AWSでネットワークを構築する際には、さまざまな要素を理解しておくことが重要です。
ここでは、AWSでネットワークを作るために最低限知っておきたい主要なコンポーネントとその説明を紹介します。
必要な前提知識は後述にまとめましたので、必要であれば確認してください。

参考

AWS上に作成したネットワークのイメージ図

VPC(後述)に作成したネットワーク内にあるリソースのマップ

VPC(Virtual Private Cloud)

AWSクラウド内に論理的に分離されたネットワークを作成するためのサービスです。

AWSアカウントを作成すると、デフォルトVPCがすでに作成されていますが、一般的にはシステム単位でVPCを作成し、そのVPCの中にネットワークを作成していきます。

VPCエンドポイント

VPC内からAWSサービスに対してインターネットゲートウェイやNATデバイスを経由せずに安全に接続するためのエントリポイントです。

VPCエンドポイントには、ゲートウェイ型とプライベートリンク型の2種類があります。
インターフェースエンドポイントはプライベートリンクを使用し、ゲートウェイエンドポイントはAmazon S3やDynamoDBにアクセスする際に使用されます。

VPC Peering

VPC Peeringは、異なるVPC間でネットワークを相互接続するための方法です。

同じAWSアカウント内、または異なるAWSアカウント間でVPCを接続できます。
異なるVPC内のリソース間で通信が可能となりますが、ネットワークアドレスが重複していると接続ができないので注意が必要です。

リージョン

AWSのデータセンターが地理的に分散している場所を指します。

各リージョンは独立しており、データのレプリケーションや冗長性が確保されています。
AWSでは、特定のリージョンを選択してリソースをデプロイすることができます。

AWS公式のリージョン一覧

AWSを少しでも触ったことがある方なら、見たことあるかもしれません。
「us-east-1」とか「ap-northeast-1」とかいう名前がついてるものになります。

日本にいる方だと「ap-northeast-1 アジアパシフィック(東京)」を使用することが多いですが、使用するAWSサービスによってはリージョンが固定されている場合もあります。

AZ(Availability Zone)

各リージョン内にある独立したデータセンター群です。

AZは物理的に分離されており、冗長性と高可用性を提供します。
VPC内でリソースを作成する際には、複数のAZに分散して配置することで、障害に対する耐性を高めることができます。
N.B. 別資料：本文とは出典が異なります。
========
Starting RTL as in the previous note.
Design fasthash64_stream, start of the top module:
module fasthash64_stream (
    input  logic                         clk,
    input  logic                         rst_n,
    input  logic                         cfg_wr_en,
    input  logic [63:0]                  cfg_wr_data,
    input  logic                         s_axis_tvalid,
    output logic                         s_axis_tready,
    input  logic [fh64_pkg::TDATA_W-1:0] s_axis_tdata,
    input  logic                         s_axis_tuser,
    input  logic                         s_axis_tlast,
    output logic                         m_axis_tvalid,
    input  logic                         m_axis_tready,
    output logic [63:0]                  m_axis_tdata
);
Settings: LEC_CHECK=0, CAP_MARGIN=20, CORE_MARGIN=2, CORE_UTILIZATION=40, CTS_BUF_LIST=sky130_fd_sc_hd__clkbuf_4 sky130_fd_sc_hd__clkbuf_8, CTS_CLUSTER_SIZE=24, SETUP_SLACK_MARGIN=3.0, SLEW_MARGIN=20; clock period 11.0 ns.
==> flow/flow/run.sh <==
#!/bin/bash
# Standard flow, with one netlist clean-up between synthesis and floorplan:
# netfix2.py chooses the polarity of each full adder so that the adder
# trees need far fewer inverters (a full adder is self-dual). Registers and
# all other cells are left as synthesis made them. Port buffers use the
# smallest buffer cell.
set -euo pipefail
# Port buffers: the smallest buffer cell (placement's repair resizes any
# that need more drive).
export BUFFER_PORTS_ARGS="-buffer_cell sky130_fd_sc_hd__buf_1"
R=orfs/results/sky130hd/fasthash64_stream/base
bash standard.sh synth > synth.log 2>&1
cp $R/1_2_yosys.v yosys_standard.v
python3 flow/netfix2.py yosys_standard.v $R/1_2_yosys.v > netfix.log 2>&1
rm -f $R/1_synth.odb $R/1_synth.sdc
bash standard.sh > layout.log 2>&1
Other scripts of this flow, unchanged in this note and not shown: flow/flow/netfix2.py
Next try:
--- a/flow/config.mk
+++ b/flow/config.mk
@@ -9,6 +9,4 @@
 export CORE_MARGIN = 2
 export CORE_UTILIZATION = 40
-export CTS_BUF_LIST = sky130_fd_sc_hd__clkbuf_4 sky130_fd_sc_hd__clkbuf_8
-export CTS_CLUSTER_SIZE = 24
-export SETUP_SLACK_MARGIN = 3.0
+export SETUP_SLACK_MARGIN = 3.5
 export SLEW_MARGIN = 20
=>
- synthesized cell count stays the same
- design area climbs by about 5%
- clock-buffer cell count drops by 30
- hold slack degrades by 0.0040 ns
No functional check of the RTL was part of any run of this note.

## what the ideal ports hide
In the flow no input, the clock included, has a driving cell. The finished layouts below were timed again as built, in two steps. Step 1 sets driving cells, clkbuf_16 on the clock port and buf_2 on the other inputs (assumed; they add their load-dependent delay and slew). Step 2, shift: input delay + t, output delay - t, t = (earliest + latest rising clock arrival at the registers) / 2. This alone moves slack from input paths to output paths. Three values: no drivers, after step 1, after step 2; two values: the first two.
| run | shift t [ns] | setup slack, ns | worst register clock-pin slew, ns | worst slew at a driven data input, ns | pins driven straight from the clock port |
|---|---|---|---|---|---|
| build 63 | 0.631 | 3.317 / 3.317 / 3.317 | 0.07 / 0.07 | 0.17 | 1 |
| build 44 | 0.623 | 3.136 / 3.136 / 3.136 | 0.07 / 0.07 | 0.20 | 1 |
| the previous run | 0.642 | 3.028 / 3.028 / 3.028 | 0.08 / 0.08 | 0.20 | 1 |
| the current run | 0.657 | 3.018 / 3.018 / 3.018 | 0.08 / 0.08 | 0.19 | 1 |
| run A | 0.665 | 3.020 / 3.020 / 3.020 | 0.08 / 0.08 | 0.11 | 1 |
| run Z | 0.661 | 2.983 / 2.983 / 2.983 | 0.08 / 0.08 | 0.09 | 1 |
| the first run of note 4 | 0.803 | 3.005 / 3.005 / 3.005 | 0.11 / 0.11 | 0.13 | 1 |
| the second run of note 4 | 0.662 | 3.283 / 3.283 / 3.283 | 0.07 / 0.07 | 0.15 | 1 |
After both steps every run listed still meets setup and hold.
What follows belongs to an exercise in optimizing a design on an open flow for small area; a production flow would make more cautious choices. Function was checked by simulation only, so behaviour that the tests miss may differ from the original. Power figures rest on the tool's default switching activity, not on a simulated workload.

Setup of rev 12:
==> flow/design.v <==
`timescale 1ns/1ps
package dot_driver_pkg;
  localparam int FRAME_BITS   = 12;
  localparam int DRV_IDX_BITS = 3;
  localparam int ADDR_BITS    = 6;
  localparam int DOT_BITS     = 2;
  typedef logic [ADDR_BITS-1:0]    mem_addr_t;
  typedef logic [DOT_BITS-1:0]     dot_data_t;
  typedef logic [DRV_IDX_BITS-1:0] drv_idx_t;
  typedef logic [FRAME_BITS-1:0]   frame_t;
  typedef enum logic {
    WR_PATTERN = 1'b0,
    WR_CONFIG  = 1'b1
  } wr_cmd_e;
  typedef struct packed {
    wr_cmd_e   cmd;
    drv_idx_t  idx;
    mem_addr_t addr;
    dot_data_t data;
  } mem_write_t;
  typedef struct packed {
    logic      active;
    logic      bank;
    mem_addr_t addr;
  } scan_t;
  typedef enum logic {
    SEQ_IDLE,
    SEQ_SCAN
  } seq_state_e;
  function automatic mem_write_t frame_to_write(frame_t frame);
    frame_to_write = {frame[FRAME_BITS-1],
                      frame[FRAME_BITS-2 -: DRV_IDX_BITS],
                      frame[FRAME_BITS-2-DRV_IDX_BITS -: ADDR_BITS],
                      frame[DOT_BITS-1:0]};
  endfunction
endpackage
Source: an optimization exercise on an open RTL-to-GDS flow (aim: small area). Production flows keep margins and buffers that such runs may drop.
Only simulation tests tie the RTL to the original design; equivalence was not proved.
No activity file was given, so power comes from the tool's default toggle rates.

Design reg_debug_tracker, start of the top module:
module reg_debug_tracker #(
  parameter int HOLD_FRAMES = 4,
  parameter int HOLD_W      = $clog2(HOLD_FRAMES + 1)
) (
  input  logic                 clk,
  input  logic                 reset,
  input  logic                 wb_we,
  input  logic [dbg_pkg::IDX_W-1:0] wb_rd,
  input  logic [dbg_pkg::XLEN-1:0]  wb_data,
  input  logic                 frame_start,
  input  logic                 freeze,
  output logic [dbg_pkg::NUM_REGS*dbg_pkg::XLEN-1:0] regs_out,
  output logic [dbg_pkg::NUM_REGS-1:0] changed_mask,
  output logic                 busy
);
For scale: about 5400 cells after synthesis, about 2100 flip-flops, about 1100 I/O pins, about 66000 sq um of cells after synthesis.
clock: 5.0 ns
lec_check: 0
cap_margin: 20
core_margin: 2
core_utilization: 60
place_density: 0.7
slew_margin: 20
standard.sh (not shown) runs the stock make flow with config.mk's settings and CLKGATE_MAP_FILE= SYNTH_SCRIPT=/design/flow/synth_recipe.tcl, a recipe that flattens the netlist after the stock synthesis.
==> flow/flow/run.sh <==
#!/bin/bash
# Standard ORFS layout (the standard.sh, unchanged synthesis), with two changes:
#  - port buffers are the smallest buffer, sky130_fd_sc_hd__buf_1, instead of the cell
#    buffer_ports picks by default;
#  - clock tree synthesis runs without dummy loads.
# make's full output goes to flow.log in the work folder; ORFS keeps each step's log under
# orfs/logs/.
set -euo pipefail
bash standard.sh \
  "BUFFER_PORTS_ARGS=-buffer_cell sky130_fd_sc_hd__buf_1" \
  "CTS_ARGS=-sink_clustering_enable -repair_clock_nets -dont_use_dummy_load -buf_list {sky130_fd_sc_hd__clkbuf_8} -sink_clustering_size 16 -sink_clustering_max_diameter 45" \
  finish > flow.log 2>&1
==> next run, changes <==
--- a/flow/flow/run.sh
+++ b/flow/flow/run.sh
@@ -11 +11 @@
-  "CTS_ARGS=-sink_clustering_enable -repair_clock_nets -dont_use_dummy_load -buf_list {sky130_fd_sc_hd__clkbuf_8} -sink_clustering_size 16 -sink_clustering_max_diameter 45" \
+  "CTS_ARGS=-sink_clustering_enable -repair_clock_nets -dont_use_dummy_load -buf_list {sky130_fd_sc_hd__clkbuf_4 sky130_fd_sc_hd__clkbuf_8} -sink_clustering_size 20 -sink_clustering_max_diameter 50" \
--- a/flow/config.mk
+++ b/flow/config.mk
@@ -10,2 +10,2 @@
-export CORE_UTILIZATION = 60
-export PLACE_DENSITY = 0.7
+export CORE_UTILIZATION = 75
+export PLACE_DENSITY = 0.8
=> Now the flow ended with an error in I/O pin placement (3_2_place_iop). Synthesized area stays the same. Synthesized cell count stays the same.
From an optimization exercise on the open Yosys and OpenROAD flow, aimed at small area, a short achievable clock period and few clock cycles per item; shortcuts taken in it are not production practice. In this exercise RTL edits were held to simulation tests only and were not proved equivalent to the original. No activity file was given, so power comes from the tool's default toggle rates.

## color_key_corner_search
module color_key_corner_search #(
	parameter int unsigned FRAME_WIDTH  = 640,
	parameter int unsigned FRAME_HEIGHT = 480,
	parameter int unsigned RADIUS       = 25
) (
	input  wire logic                                clk,
	input  wire logic                                arst_n,
	input  wire logic                                s_axis_tvalid,
	output logic                                     s_axis_tready,
	input  wire logic [ckcs_pkg::IN_TDATA_W-1:0]     s_axis_tdata,
	input  wire logic                                s_axis_tlast,
	output logic                                     m_axis_tvalid,
	input  wire logic                                m_axis_tready,
	output logic [ckcs_pkg::OUT_TDATA_W-1:0]         m_axis_tdata,
	input  wire logic                                cfg_wen,
	input  wire logic [ckcs_pkg::CFG_IDX_W-1:0]      cfg_addr,
	input  wire logic [ckcs_pkg::CFG_DAT_W-1:0]      cfg_wdata
);
For scale: ~1800 cells after synthesis, about 290 flip-flops, about 18000 um2 of cells after synthesis.
Settings: LEC_CHECK=0, CAP_MARGIN=20, CORE_MARGIN=2, CORE_UTILIZATION=40, SLEW_MARGIN=20; clock period 7.5 ns.
run.sh (not shown) runs the stock make flow with config.mk's settings and CLKGATE_MAP_FILE= SYNTH_SCRIPT=/design/flow/synth_recipe.tcl, a recipe that flattens the netlist after the stock synthesis.
The baseline finished clean.
Testbench counts at the start, summed over its fixed seeds: cycles 2,457,648, items 2,457,600.
Next try:
==> flow/flow/run.sh (new file) <==
#!/bin/bash
# Standard layout, with the port buffers made from buf_1 cells.
cp standard.sh standard_sh.txt
export BUFFER_PORTS_ARGS="-buffer_cell sky130_fd_sc_hd__buf_1"
bash standard.sh > standard.log 2>&1
==> flow/standard.sh (new file) <==
#!/bin/bash
# synth_recipe.tcl (not shown) runs the flow's synth.tcl, then flattens the netlist and writes it again
# the make line also repeats each setting of config.mk as NAME=value (left out here)
make -C /OpenROAD-flow-scripts/flow DESIGN_CONFIG=/design/flow/config.mk WORK_HOME=/design/flow/orfs CLKGATE_MAP_FILE= SYNTH_SCRIPT=/design/flow/synth_recipe.tcl "${@:-finish}"
- SETUP_SLACK_MARGIN: default -> 4.0
removed: flow/run.sh
Result: Via count is about the same. Utilization fell by 1.4 points. Design area fell by 2.9%.
Next try:
==> flow/run.sh (new file) <==
#!/bin/bash
# synth_recipe.tcl (not shown) runs the flow's synth.tcl, then flattens the netlist and writes it again
# the make line also repeats each setting of config.mk as NAME=value (left out here)
make -C /OpenROAD-flow-scripts/flow DESIGN_CONFIG=/design/flow/config.mk WORK_HOME=/design/flow/orfs CLKGATE_MAP_FILE= SYNTH_SCRIPT=/design/flow/synth_recipe.tcl finish
- SETUP_SLACK_MARGIN: 4.0 -> 4.5
removed: flow/flow/run.sh
removed: flow/standard.sh
What happened: The changed run went through all stages and came out clean; total power rises by 11%; via count rises by about 1.3%; sequential cell count stays the same; setup slack gets better by 0.14 ns; routed wire length rises by 2.9%; combinational power rises by 24%; synthesized area is unchanged; synthesized cell count does not change; worst hold slack gets better by 0.0036 ns.


Another version of the RTL of color_key_corner_search (not shown whole).
Size in the first run: ~330 flip-flops, ~130 I/O pins, roughly 0.018 mm² of cells after synthesis.
==> flow/config.mk <==
export PLATFORM = sky130hd
export DESIGN_NAME = color_key_corner_search
export DESIGN_NICKNAME = color_key_corner_search
export VERILOG_FILES = /design/flow/design.v
export SDC_FILE = /design/flow/constraint.sdc
export NUM_CORES = 4
export LEC_CHECK = 0
export CAP_MARGIN = 20
export CORE_MARGIN = 2
export CORE_UTILIZATION = 40
export SETUP_SLACK_MARGIN = 4.5
export SLEW_MARGIN = 20
==> flow/constraint.sdc <==
create_clock -name core_clock -period 7.5 [get_ports {clk}]
set_input_delay 1.5000 -clock core_clock [delete_from_list [all_inputs] [get_ports {clk}]]
set_output_delay 1.5000 -clock core_clock [all_outputs]
set_load 0.01 [all_outputs]
standard.sh (not shown) runs the stock make flow with config.mk's settings and CLKGATE_MAP_FILE= SYNTH_SCRIPT=/design/flow/synth_recipe.tcl, a recipe that flattens the netlist after the stock synthesis.
==> flow/flow/run.sh <==
#!/bin/bash
# Standard layout, with the port buffers made from buf_1 cells.
cp standard.sh standard_sh.txt
export BUFFER_PORTS_ARGS="-buffer_cell sky130_fd_sc_hd__buf_1"
bash standard.sh > standard.log 2>&1
The starting point completed without violations.
Testbench counts at the start, summed over its fixed seeds: cycles 2,457,656, items 2,457,600.
Rerun with:
Settings changed: SETUP_SLACK_MARGIN 4.5 to 4.6.
The new run finished clean.
Power stays flat.
Synthesized area does not change.
Design area climbs by 0.62%.
Routed wire length is about the same.
Sequential share of layout area fell by 0.22 points.
Fmax fell by 1.3%.
Worst setup slack is worse by 0.040 ns.
Count of clock-buffer cells in the layout grows by 5.
Cell count goes up by 0.44%.
Sequential power barely changes.


color_key_corner_search, a different RTL version from the one above (not shown whole).
Size in the first run: ~1800 cells after synthesis, ~330 flip-flops, roughly 130 I/O pins.
Settings: LEC_CHECK=0, CAP_MARGIN=20, CORE_MARGIN=2, CORE_UTILIZATION=40, SETUP_SLACK_MARGIN=4.7, SLEW_MARGIN=20; clock period 7.5 ns.
Scripts as last shown in full above: flow/flow/run.sh
Testbench counts at the start, summed over its fixed seeds: cycles 2,457,656, items 2,457,600.
Rerun with:
--- a/flow/config.mk
+++ b/flow/config.mk
@@ -10,3 +10,3 @@
 export CORE_UTILIZATION = 40
-export SETUP_SLACK_MARGIN = 4.7
+export SETUP_SLACK_MARGIN = 4.5
 export SLEW_MARGIN = 20
What happened: Combinational power falls by 7.4%. Setup slack improves by 3.4 ps. Clock power came out lower by about 5%. Clock skew barely changes. Critical path depth is lower by 3.
Rerun with:
--- a/flow/config.mk
+++ b/flow/config.mk
@@ -10,3 +10,3 @@
 export CORE_UTILIZATION = 40
-export SETUP_SLACK_MARGIN = 4.5
+export SETUP_SLACK_MARGIN = 4.6
 export SLEW_MARGIN = 20
After rerunning: The new run went through all stages and came out clean; clock-buffer cell count increases by 5; die area does not change; register-to-register slack degrades by 60 ps; worst setup slack degrades by 26 ps; worst hold slack improves by 7.5 ps; clock power is about the same; final area increases by 1.2%.

[re-timing with driven ports]
The results above use ideal ports. As a check the final layouts listed here were re-extracted and re-timed, cells and wires unchanged.
Step 1 (the two cells are an assumption about what drives the block):
set clk [get_ports {clk}]
set_driving_cell -lib_cell sky130_fd_sc_hd__clkbuf_16 $clk
set_driving_cell -lib_cell sky130_fd_sc_hd__buf_2 [delete_from_list [all_inputs] $clk]
Step 2 times the ports against the registers' clock, not the clock port: input delays grow and output delays shrink by t, the midpoint of the rising clock arrivals with the driver on.
a / b / c = ideal ports / drivers / drivers and shift; a / b = the first two.
run | t (ns) | slack for setup (ns) | latest minus earliest clock arrival (ns) | cell pins on the clock port's net
the first run of note 1 | 0.575 | 3.219 / 3.249 / 2.674 | 0.017 / 0.017 | 1
the second run of note 1 | 0.587 | 4.073 / 4.093 / 3.506 | 0.015 / 0.015 | 1
the third run of note 1 | 0.581 | 4.212 / 4.212 / 3.916 | 0.014 / 0.014 | 1
the first run of note 2 | 0.602 | 4.456 / 4.456 / 3.951 | 0.023 / 0.022 | 1
the second run of note 2 | 0.609 | 4.416 / 4.416 / 3.944 | 0.016 / 0.017 | 1
the first run of note 3 | 0.601 | 4.563 / 4.563 / 4.084 | 0.024 / 0.023 | 1
the second run of note 3 | 0.593 | 4.566 / 4.563 / 3.970 | 0.028 / 0.028 | 1
the third run of note 3 | 0.615 | 4.540 / 4.540 / 4.000 | 0.029 / 0.029 | 1
After both steps setup and hold are still met in every run listed. For the second run of note 3, which loses most, drivers alone change the setup slack by -0.003 ns; drivers and shift together by -0.596 ns.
AWS CLIを使って「ap-northeast-1 アジアパシフィック(東京)」リージョンで使用できるAZを表示してみます。

$ aws ec2 describe-availability-zones --region ap-northeast-1
{
    "AvailabilityZones": [
        {
            "State": "available",
            "OptInStatus": "opt-in-not-required",
            "Messages": [],
            "RegionName": "ap-northeast-1",
            "ZoneName": "ap-northeast-1a",
            "ZoneId": "apne1-az4",
            "GroupName": "ap-northeast-1",
            "NetworkBorderGroup": "ap-northeast-1",
            "ZoneType": "availability-zone"
        },
        {
            "State": "available",
            "OptInStatus": "opt-in-not-required",
            "Messages": [],
            "RegionName": "ap-northeast-1",
            "ZoneName": "ap-northeast-1c",
            "ZoneId": "apne1-az1",
            "GroupName": "ap-northeast-1",
            "NetworkBorderGroup": "ap-northeast-1",
            "ZoneType": "availability-zone"
        },
        {
            "State": "available",
            "OptInStatus": "opt-in-not-required",
            "Messages": [],
            "RegionName": "ap-northeast-1",
            "ZoneName": "ap-northeast-1d",
            "ZoneId": "apne1-az2",
            "GroupName": "ap-northeast-1",
            "NetworkBorderGroup": "ap-northeast-1",
            "ZoneType": "availability-zone"
        }
    ]
}

今現在、「ap-northeast-1a」「ap-northeast-1c」「ap-northeast-1d」の3つのAZを使用できることがわかります。[1]

サブネット

サブネットは、VPC内に作成されるIPアドレスの範囲を持つ論理的な区画です。

サブネットにはパブリックサブネットとプライベートサブネットがあり、それぞれ異なるセキュリティ要件に応じてAWSリソースを配置できます。
パブリックサブネットはインターネットゲートウェイを通じてインターネットと通信可能であり、プライベートサブネットはNATゲートウェイを通じてインターネットにアクセスします。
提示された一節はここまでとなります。